A cartilha contém atividades que foram desenvolvidas no chão da sala de aula. Mas é importante salientar que sala de aula foi essa. Uma sala de aula numa escola pública (Colégio Estadual Nossa Senhora da Providência) localizada num território dentro de uma área de proteção ambiental que tem a sua história marcada pela construção de uma obra de grande impacto - uma usina hidrelétrica (Luiz Eduardo Magalhães - município de Lajeado - região central do Estado do Tocantins). Faço esse esclarecimento pelo fato de que as atividades propostas partiram da realidade em que os estudantes que fizeram parte da pesquisa estavam inseridos. Acredito que esse fator foi importante sobretudo para mudar o olhar acerca dos direitos humanos que no geral é visto como algo distante da nossa realidade. Pois só veem falar dessa temática quando a uma violação desses direitos envolvendo as forças de segurança pública numa operação policial. Daí o nosso ponto de partida não poderia ser outro senão definir o que são direitos humanos e como eles se relacionam com a ética e a política. A partir daí, tendo como objetos de conhecimento os objetivos para o desenvolvimento sustentável estabelecidos pela Organização das Nações Unidas (ODS - ONU), buscamos mostrar como a não garantia dos direitos sociais como educação, saúde e cultura é uma violação dos direitos humanos.

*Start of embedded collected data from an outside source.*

This is an optimization exercise on Yosys and OpenROAD, whose aim is small area, a short achievable clock period and few clock cycles per item, not a production implementation.
Where RTL was checked, it was by simulation tests only, not by an equivalence proof against the original.

==> inputs of run D <==
## gimli_permutation_core
module gimli_permutation_core #(
  parameter int NUMBER_OF_ROUNDS = 24
) (
  input  logic         clk,
  input  logic         rst,
  input  logic [383:0] din_state,
  input  logic         din_valid,
  output logic         din_ready,
  output logic [383:0] dout_state,
  output logic         dout_valid,
  input  logic         dout_ready,
  output logic         busy
);
==> module gimli_permutation_core, before the edit <==
module gimli_permutation_core #(
  parameter int NUMBER_OF_ROUNDS = 24
) (
  input  logic         clk,
  input  logic         rst,
  input  logic [383:0] din_state,
  input  logic         din_valid,
  output logic         din_ready,
  output logic [383:0] dout_state,
  output logic         dout_valid,
  input  logic         dout_ready,
  output logic         busy
);
  localparam int K = 2;
  logic         r_run;     
  logic         r_done;    
  logic [4:0]   r_round;   
  logic [383:0] r_state;
  logic         w_take;
  logic         w_last;
  logic [4:0]   w_round_base;
  logic [K:0][383:0] w_blk;
  assign din_ready = !r_run && (!r_done || dout_ready);
  assign w_take    = din_valid && din_ready;
  assign w_last    = (r_round == 5'(K));
  assign w_round_base = (K % 4 == 0) ? {r_round[4:2], 2'b00} :
                        (K % 2 == 0) ? {r_round[4:1], 1'b0} : r_round;
  for (genvar j = 0; j < K; j++) begin : g_rnd
    gimli_round #(
      .STATIC_PHASE ((K % 4 == 0) || (K % 2 == 0 && j % 2 == 1)),
      .PHASE        ((4 - (j % 4)) % 4)
    ) u_round (
      .i_state (w_blk[j]),
      .i_round (w_round_base - 5'(j)),
      .o_state (w_blk[j+1])
    );
  end
  localparam int NSEL = 16;
  logic [NSEL-1:0] r_sel;
  always_ff @(posedge clk or posedge rst) begin
    if (rst) begin
      r_sel <= '0;
    end else begin
      for (int i = 0; i < NSEL; i++) r_sel[i] <= r_sel[i] ? !w_last : w_take;
    end
  end
  for (genvar b = 0; b < 384; b++) begin : g_in
    assign w_blk[0][b] = r_sel[(b * NSEL) / 384] ? r_state[b] : din_state[b];
  end
  always_ff @(posedge clk) begin
    if (r_run || w_take) r_state <= w_blk[K];
  end
  always_ff @(posedge clk or posedge rst) begin
    if (rst) begin
      r_run   <= 1'b0;
      r_done  <= 1'b0;
      r_round <= 5'(NUMBER_OF_ROUNDS);
    end else if (r_run) begin
      if (w_last) begin
        r_run   <= 1'b0;
        r_done  <= 1'b1;
        r_round <= 5'(NUMBER_OF_ROUNDS);
      end else begin
        r_round <= r_round - 5'(K);
      end
    end else if (w_take) begin
      if (NUMBER_OF_ROUNDS == K) begin
        r_done  <= 1'b1;
      end else begin
        r_run   <= 1'b1;
        r_done  <= 1'b0;
        r_round <= r_round - 5'(K);
      end
    end else if (r_done && dout_ready) begin
      r_done <= 1'b0;
    end
  end
  assign busy       = r_run && !rst;
  assign dout_valid = r_done && !rst;
  assign dout_state = r_state;
endmodule
Settings: LEC_CHECK=0, CAP_MARGIN=20, CORE_MARGIN=2, CORE_UTILIZATION=60, PLACE_DENSITY=0.75, SETUP_SLACK_MARGIN=0.2, SLEW_MARGIN=20; clock period 3.5 ns.
run.sh (not shown) runs the stock make flow with config.mk's settings and CLKGATE_MAP_FILE= SYNTH_SCRIPT=/design/flow/synth_recipe.tcl, a recipe that flattens the netlist after the stock synthesis.
==> run X (differences from run D) <==
--- a/flow/design.v
+++ b/flow/design.v
@@ -90,20 +90,10 @@
       .o_state (w_blk[j+1])
     );
   end
-  localparam int NSEL = 16;
-  logic [NSEL-1:0] r_sel;
-  always_ff @(posedge clk or posedge rst) begin
-    if (rst) begin
-      r_sel <= '0;
-    end else begin
-      for (int i = 0; i < NSEL; i++) r_sel[i] <= r_sel[i] ? !w_last : w_take;
-    end
-  end
-  for (genvar b = 0; b < 384; b++) begin : g_in
-    assign w_blk[0][b] = r_sel[(b * NSEL) / 384] ? r_state[b] : din_state[b];
-  end
+  assign w_blk[0] = r_state;
   always_ff @(posedge clk) begin
-    if (r_run || w_take) r_state <= w_blk[K];
+    if (w_take)     r_state <= din_state;
+    else if (r_run) r_state <= w_blk[K];
   end
   always_ff @(posedge clk or posedge rst) begin
     if (rst) begin
@@ -119,13 +109,8 @@
         r_round <= r_round - 5'(K);
       end
     end else if (w_take) begin
-      if (NUMBER_OF_ROUNDS == K) begin
-        r_done  <= 1'b1;
-      end else begin
-        r_run   <= 1'b1;
-        r_done  <= 1'b0;
-        r_round <= r_round - 5'(K);
-      end
+      r_run  <= 1'b1;
+      r_done <= 1'b0;
     end else if (r_done && dout_ready) begin
       r_done <= 1'b0;
     end
==> flow/flow/run.sh (new file) <==
#!/bin/bash
# Own layout flow: the standard layout (standard.sh), with the port
# buffers made as sky130_fd_sc_hd__buf_1 instead of the delay buffer that
# buffer_ports picks by default. Every input and output port still gets its
# own buffer; the resizer may resize them like any other cell.
set -euo pipefail
export BUFFER_PORTS_ARGS="-buffer_cell sky130_fd_sc_hd__buf_1"
bash standard.sh finish > standard_flow.log 2>&1
==> flow/standard.sh (new file) <==
#!/bin/bash
# synth_recipe.tcl (not shown) runs the flow's synth.tcl, then flattens the netlist and writes it again
# the make line also repeats each setting of config.mk as NAME=value (left out here)
make -C /OpenROAD-flow-scripts/flow DESIGN_CONFIG=/design/flow/config.mk WORK_HOME=/design/flow/orfs CLKGATE_MAP_FILE= SYNTH_SCRIPT=/design/flow/synth_recipe.tcl "${@:-finish}"
SETUP_SLACK_MARGIN = 1.0   (was 0.2)
removed: flow/run.sh
==> run K (differences from run D) <==
--- a/flow/design.v
+++ b/flow/design.v
@@ -90,18 +90,7 @@
       .o_state (w_blk[j+1])
     );
   end
-  localparam int NSEL = 16;
-  logic [NSEL-1:0] r_sel;
-  always_ff @(posedge clk or posedge rst) begin
-    if (rst) begin
-      r_sel <= '0;
-    end else begin
-      for (int i = 0; i < NSEL; i++) r_sel[i] <= r_sel[i] ? !w_last : w_take;
-    end
-  end
-  for (genvar b = 0; b < 384; b++) begin : g_in
-    assign w_blk[0][b] = r_sel[(b * NSEL) / 384] ? r_state[b] : din_state[b];
-  end
+  assign w_blk[0] = r_run ? r_state : din_state;
   always_ff @(posedge clk) begin
     if (r_run || w_take) r_state <= w_blk[K];
   end
ABC_CLOCK_PERIOD_IN_PS = 2000   (was unset)
CORE_UTILIZATION = 40   (was 60)
PLACE_DENSITY = 0.6   (was 0.75)
SETUP_SLACK_MARGIN = 1.3   (was 0.2)
==> run G (differences from run D) <==
--- a/flow/design.v
+++ b/flow/design.v
@@ -66,7 +66,7 @@
   input  logic         dout_ready,
   output logic         busy
 );
-  localparam int K = 2;
+  localparam int K = 4;
   logic         r_run;     
   logic         r_done;    
   logic [4:0]   r_round;   
@@ -90,20 +90,10 @@
       .o_state (w_blk[j+1])
     );
   end
-  localparam int NSEL = 16;
-  logic [NSEL-1:0] r_sel;
-  always_ff @(posedge clk or posedge rst) begin
-    if (rst) begin
-      r_sel <= '0;
-    end else begin
-      for (int i = 0; i < NSEL; i++) r_sel[i] <= r_sel[i] ? !w_last : w_take;
-    end
-  end
-  for (genvar b = 0; b < 384; b++) begin : g_in
-    assign w_blk[0][b] = r_sel[(b * NSEL) / 384] ? r_state[b] : din_state[b];
-  end
+  assign w_blk[0] = r_state;
   always_ff @(posedge clk) begin
-    if (r_run || w_take) r_state <= w_blk[K];
+    if (w_take)     r_state <= din_state;
+    else if (r_run) r_state <= w_blk[K];
   end
   always_ff @(posedge clk or posedge rst) begin
     if (rst) begin
@@ -119,13 +109,8 @@
         r_round <= r_round - 5'(K);
       end
     end else if (w_take) begin
-      if (NUMBER_OF_ROUNDS == K) begin
-        r_done  <= 1'b1;
-      end else begin
-        r_run   <= 1'b1;
-        r_done  <= 1'b0;
-        r_round <= r_round - 5'(K);
-      end
+      r_run  <= 1'b1;
+      r_done <= 1'b0;
     end else if (r_done && dout_ready) begin
       r_done <= 1'b0;
     end
CORE_UTILIZATION = 40   (was 60)
PLACE_DENSITY = 0.6   (was 0.75)
SETUP_SLACK_MARGIN = unset   (was 0.2)
==> run notes <==
Run X ran to the end with no violations. Run D completed without violations. Run G finished with negative setup slack left. Run K passed the timing, DRC and antenna checks.
Non-clock buffer count, lowest first: run X, run D, run K, run G.
Of run D and run X, run D has the higher cell count (gap 4.9%, measured against run X).
The lowest synthesized area belongs to run X, the highest to run G.
The highest critical path depth belongs to run G, the lowest to run X.
Flip-flop and latch count: run K is lower than run D (16).
The highest global-route usage belongs to run X, the lowest to run K.
Via count, highest first: run G, run K, run X, run D.
First-iteration DRC count: run G > run X > run D > run K.
From an optimization exercise on the open Yosys and OpenROAD flow, aimed at small area, a short achievable clock period and few clock cycles per item; shortcuts taken in it are not production practice.
Only simulation tests tie the RTL to the original design; equivalence was not proved.

## run 1
// anubis_round_engine
module anubis_round_engine #(
    parameter int ROUNDS = 12,
    parameter int IDXW   = 5
) (
    input  logic            clk,
    input  logic            reset,
    input  logic            in_valid,
    output logic            in_ready,
    input  logic [127:0]    in_dat,
    output logic [IDXW-1:0] rk_idx,
    input  logic [127:0]    rk_dat,
    output logic            out_valid,
    input  logic            out_ready,
    output logic [127:0]    out_dat
);
For scale: roughly 400 I/O pins, roughly 25000 um^2 of cells after synthesis.
Settings: LEC_CHECK=0, CAP_MARGIN=20, CORE_MARGIN=2, CORE_UTILIZATION=50, CTS_BUF_LIST=sky130_fd_sc_hd__clkbuf_16 sky130_fd_sc_hd__clkbuf_8, CTS_CLUSTER_DIAMETER=80, CTS_CLUSTER_SIZE=30, PLACE_DENSITY=0.6, SETUP_SLACK_MARGIN=4.2, SLEW_MARGIN=20; clock period 7.0 ns.
standard.sh (not shown) runs the stock make flow with config.mk's settings and CLKGATE_MAP_FILE= SYNTH_SCRIPT=/design/flow/synth_recipe.tcl, a recipe that flattens the netlist after the stock synthesis.
==> flow/flow/run.sh <==
#!/bin/bash
# Layout flow:
#  2. the same ORFS synthesis script again, with each module synthesized on its
#     own (the S-box mini-boxes P and Q are small modules) and ABC run with the
#     script in flow/own.abc instead of ORFS's speed script, and no full-adder
#     extraction; its registers must come out identical (names and cell types)
#     to the standard synthesis, else the standard netlist is used;
#  3. the standard layout from floorplan on, with small input-port buffers
#     and buf_2 output-port buffers.
# Each tool's output goes to a log file of its own in this folder.
set -euo pipefail
WORK=$(pwd)
R=$WORK/orfs/results/$FLOW_PLATFORM/anubis_round_engine/base
bash standard.sh synth > synth_std.log 2>&1
cp "$R/1_2_yosys.v" "$WORK/std_synth.v"

# own synthesis
rm -rf "$WORK/own_scripts" "$WORK/own"
cp -r "$FLOW_HOME/scripts" "$WORK/own_scripts"
cp "$WORK/flow/own.abc" "$WORK/own_scripts/abc_speed.script"
make -C "$FLOW_HOME" DESIGN_CONFIG="$WORK/config.mk" WORK_HOME="$WORK/own" \
    CLKGATE_MAP_FILE= SYNTH_SCRIPT="$WORK/synth_recipe.tcl" SCRIPTS_DIR="$WORK/own_scripts" \
    SYNTH_HIERARCHICAL=1 SYNTH_MINIMUM_KEEP_SIZE=0 ADDER_MAP_FILE= synth > synth_own.log 2>&1 || true
OWN=$WORK/own/results/$FLOW_PLATFORM/anubis_round_engine/base/1_2_yosys.v

flops() {
    grep -E '^ *sky130_fd_sc_hd__[a-z0-9_]*(df|dl)[a-z0-9_]* ' "$1" | awk '{print $1, $2}' | sort
}
if [[ -s "$OWN" ]] && flops "$WORK/std_synth.v" > flops_std.txt && flops "$OWN" > flops_own.txt \
    && [[ -s flops_std.txt ]] && cmp -s flops_std.txt flops_own.txt; then
    echo "using own synthesis" > synth_choice.log
    cp "$OWN" "$R/1_2_yosys.v"
    rm -f "$R/1_synth.odb" "$R/1_synth.sdc"
else
    echo "registers differ or own synthesis failed: using the standard synthesis" > synth_choice.log
fi

export PRE_RESIZE_TCL=$WORK/flow/outbuf.tcl
export SKIP_CTS_REPAIR_TIMING=1
export CTS_ARGS="-sink_clustering_enable -repair_clock_nets -sink_clustering_size 40 -sink_clustering_max_diameter 100 -buf_list {sky130_fd_sc_hd__clkbuf_16} -dont_use_dummy_load"
bash standard.sh BUFFER_PORTS_ARGS="-inputs -buffer_cell sky130_fd_sc_hd__buf_1" finish > layout.log 2>&1
==> flow/flow/outbuf.tcl <==
# Buffer the output ports with a stronger buffer than the input ports get.
buffer_ports -outputs -buffer_cell sky130_fd_sc_hd__buf_2
==> flow/flow/own.abc <==
strash; &get -n; &deepsyn -T 10; &put; strash; &get -n; &dch -f; &nf; &put; topo; stime
Testbench counts of run 1, summed over its fixed seeds: cycles 6,680, items 512.
diff inputs: run 1 => run 2
- a change of SETUP_SLACK_MARGIN from 4.2 to 4.0
--- a/flow/flow/run.sh
+++ b/flow/flow/run.sh
@@ -37,5 +37,3 @@
 
 export PRE_RESIZE_TCL=$WORK/flow/outbuf.tcl
-export SKIP_CTS_REPAIR_TIMING=1
-export CTS_ARGS="-sink_clustering_enable -repair_clock_nets -sink_clustering_size 40 -sink_clustering_max_diameter 100 -buf_list {sky130_fd_sc_hd__clkbuf_16} -dont_use_dummy_load"
 bash standard.sh BUFFER_PORTS_ARGS="-inputs -buffer_cell sky130_fd_sc_hd__buf_1" finish > layout.log 2>&1
### Flow results
Run 2 ended with every stage complete and zero timing, DRC or antenna violations.
Run 2: all-layer global routing usage higher than run 1
Sort run 1 and run 2 by growth of design area from synthesis to finish, descending, and run 2 comes first.
Measured against run 1, the met3 routed wirelength of run 2 comes out at 0.71 times the reference value.
Inverter count of the layout excluding clock inverters: run 2 vs run 1 down 1
For run 2, the beginning of the critical path was rb[108], unlike run 1, where it was ra[75].
Routed wire length: run 2 < run 1
Re final period demand of the worst path: run 2 is 0.15 ns up on run 1.
Delta (run 2 minus run 1): routed via count divided by cell count decreased about 0.7%, worst relative slew slack climbed 1.0 points.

Como salientamos na apresentação da obra: “o desafio para o educador e a educadora que optar por trabalhar esse material é tê-lo como um guia norteador e não algo a ser reproduzido ao pé da letra. Um aspecto fundamental é colocar o estudante e a estudante no centro do processo. Instigando-o por meio de provocações e perguntas a olhar para um determinado problema, refletir criticamente acerca desse problema e a partir daí apontar possibilidades”.
Para dar exemplo de algumas atividades que foram desenvolvidas em sala de aula e estão na cartilha, ressaltamos a escrita criativa. Propomos que os estudantes criassem uma estória inspirada num episódio de violação dos direitos humanos ocorrido na cidade em que vivem. Para inspirá-los, disponibilizamos um trecho de um conto da região que mostra algo nesse sentido. Outra atividade proposta, ao discutir a temática da erradicação da pobreza foi a ilustração do poema: O bicho, do poeta Manoel Bandeira. Ao trabalhar a ODS - trabalho e desenvolvimento econômico propomos que fizessem entrevistas com a comunidade escolar e posteriormente a sistematização destas. Ao final propomos que fizessem uma carta para as autoridades locais com propostas para o desenvolvimento sustentável. Enfim, são muitas propostas, todas frutos do trabalho em sala de aula. Nem sempre tivemos um bom engajamento por parte dos estudantes. Nem sempre o retorno foi o esperado. Já outras nos surpreenderam. De todo modo, todas cumpriram a missão de mostrar possibilidades. E em última análise é isso que é essa cartilha - uma pequena mostra das possibilidades que temos de desenvolver a educação em direitos humanos na educação básica, sobretudo no ensino médio.
Acredito que a partir das escolhas que fizemos, e estão na cartilha, fica evidente qual perspectiva filosófica assumimos. Mas faço questão de enfatizar a nossa adesão à teoria crítica, sobretudo a partir do filósofo alemão Herbert Marcuse que defende a necessidade de restauração da crítica em oposição à racionalidade tecnológica - que é um instrumento de dominação da classe dominante na construção de uma sociedade unidimensional. Nesse contexto, a arte cumpre um papel importante. Outro filósofo que também segue essa linha é o Paulo Freire, sobretudo a sua defesa de uma educação para a emancipação. E obviamente, Karl Marx, que critica a concepção de direitos humanos burguesa que em última análise tem como objetivo garantir os privilégios da classe dominante. Com Marx dizemos que não é possível falar seriamente em direitos humanos a partir de abstrações - sem levar em conta as condições que os indivíduos estão inseridos. Seguindo essa tradição defendemos os direitos humanos não como um direito para poucos, mas sobretudo para aqueles que mais necessitam - que é a maioria das pessoas.
Gostaríamos de ver esse material disponibilizado em todas as bibliotecas escolares da rede pública de ensino. Mas não temos condição para isso. E acredito que não é de interesse dos governos um material desses. Pois o que percebemos é que há uma distância considerável entre o discurso e a prática. Ora, o que adianta reconhecer a importância da educação em direitos humanos com leis mas não dar as condições para sua efetivação? Não nos esqueçamos que o Estado é no final das contas o principal violador desses direitos, pois na sociedade capitalista está a serviço da classe dominante - que não tem nenhum interesse que as condições atuais de vida se modifiquem. É contra isso que pensamos, elaboramos e nos sublevamos.
Pedro Ferreira Nunes - Mestre em Filosofia (UFT) e Professor na Rede Pública Estadual de Ensino do Tocantins.